Pathology: Lessons from the Dead

2 minute read
TIME

“H. L. Mencken defined a judge as a law student who grades his own papers,” writes Manhattan Internist John Prutting in the New York State Journal of Medicine. “A similar view might be taken of the physician who fails to submit his diagnostic skills to that impartial grader, the autopsy.” With that, Dr. Prutting put in a plea for more autopsies, which would enable more doctors to compare more diagnoses with actual causes of death.

Only about 30% of U.S. deaths are followed by autopsies, and when postmortem findings are compared with ante-mortem diagnoses, glaring discrepancies often occur. Less than 50% of all cases of pulmonary embolism (in which a massive blood clot travels to the lungs) is correctly diagnosed before death. In 200 cases of bleeding from the gastrointestinal tract, the diagnosis was wrong 33% of the time, and 37 cases of bleeding peptic ulcer were missed. Among 85 cases of liver abscess, 53 were unsuspected until the autopsy.

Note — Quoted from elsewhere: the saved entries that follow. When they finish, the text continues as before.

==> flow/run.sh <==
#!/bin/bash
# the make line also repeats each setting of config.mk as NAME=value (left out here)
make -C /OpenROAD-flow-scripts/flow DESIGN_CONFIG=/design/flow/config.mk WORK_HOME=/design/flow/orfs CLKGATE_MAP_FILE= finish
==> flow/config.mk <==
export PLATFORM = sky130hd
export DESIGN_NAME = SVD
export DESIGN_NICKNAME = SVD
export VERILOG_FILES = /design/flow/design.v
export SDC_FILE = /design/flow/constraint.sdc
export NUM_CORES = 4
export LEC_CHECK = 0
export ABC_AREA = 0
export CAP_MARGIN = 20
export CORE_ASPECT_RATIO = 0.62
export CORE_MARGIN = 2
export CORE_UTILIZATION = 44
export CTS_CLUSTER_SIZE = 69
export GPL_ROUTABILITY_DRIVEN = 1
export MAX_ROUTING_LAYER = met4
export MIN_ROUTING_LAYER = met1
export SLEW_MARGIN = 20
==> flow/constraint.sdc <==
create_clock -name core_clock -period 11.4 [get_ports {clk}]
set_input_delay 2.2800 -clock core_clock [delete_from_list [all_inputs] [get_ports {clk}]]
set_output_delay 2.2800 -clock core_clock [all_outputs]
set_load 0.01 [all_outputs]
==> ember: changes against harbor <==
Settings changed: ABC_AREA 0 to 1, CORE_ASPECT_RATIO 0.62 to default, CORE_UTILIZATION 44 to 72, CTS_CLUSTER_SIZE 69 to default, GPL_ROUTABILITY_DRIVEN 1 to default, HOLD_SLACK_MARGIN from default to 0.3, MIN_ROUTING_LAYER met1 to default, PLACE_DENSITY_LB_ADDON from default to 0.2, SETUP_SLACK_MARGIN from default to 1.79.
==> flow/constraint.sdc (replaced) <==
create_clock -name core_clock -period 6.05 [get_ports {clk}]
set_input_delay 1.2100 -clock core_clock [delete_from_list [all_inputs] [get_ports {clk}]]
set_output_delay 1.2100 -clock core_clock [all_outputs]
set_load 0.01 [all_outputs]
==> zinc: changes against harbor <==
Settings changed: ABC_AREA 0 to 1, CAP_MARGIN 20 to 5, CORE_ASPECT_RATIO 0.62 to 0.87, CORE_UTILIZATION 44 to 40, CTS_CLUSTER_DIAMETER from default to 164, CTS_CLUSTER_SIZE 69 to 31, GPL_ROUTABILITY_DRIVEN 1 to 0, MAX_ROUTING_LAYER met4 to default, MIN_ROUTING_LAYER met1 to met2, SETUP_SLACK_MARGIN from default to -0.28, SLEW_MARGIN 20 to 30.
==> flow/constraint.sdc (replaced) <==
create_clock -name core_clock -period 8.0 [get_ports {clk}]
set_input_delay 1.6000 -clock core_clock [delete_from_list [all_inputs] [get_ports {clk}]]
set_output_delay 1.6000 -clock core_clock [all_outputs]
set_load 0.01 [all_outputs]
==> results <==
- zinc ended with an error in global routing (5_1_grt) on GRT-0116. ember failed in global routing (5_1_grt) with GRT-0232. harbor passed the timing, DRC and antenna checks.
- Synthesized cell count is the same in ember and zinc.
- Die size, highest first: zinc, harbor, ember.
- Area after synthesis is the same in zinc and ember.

Dr. Prutting concedes that diagnosis is improving. But he insists that even ultramodern technical aids do not make it infallible, so the findings should always be checked. To rouse physicians, Dr. Prutting urges hospital pathologists to educate their colleagues at weekly “organ recitals” for comparison of diagnoses and autopsy findings. This still might not increase the number of autopsies substantially, for in most states, if death occurs in a hospital or is not “suspicious,” an autopsy is illegal without consent of the next of kin. Dr. Prutting suggests that “archaic state laws” should be revised so that consent is not required, and the dead can aid the living.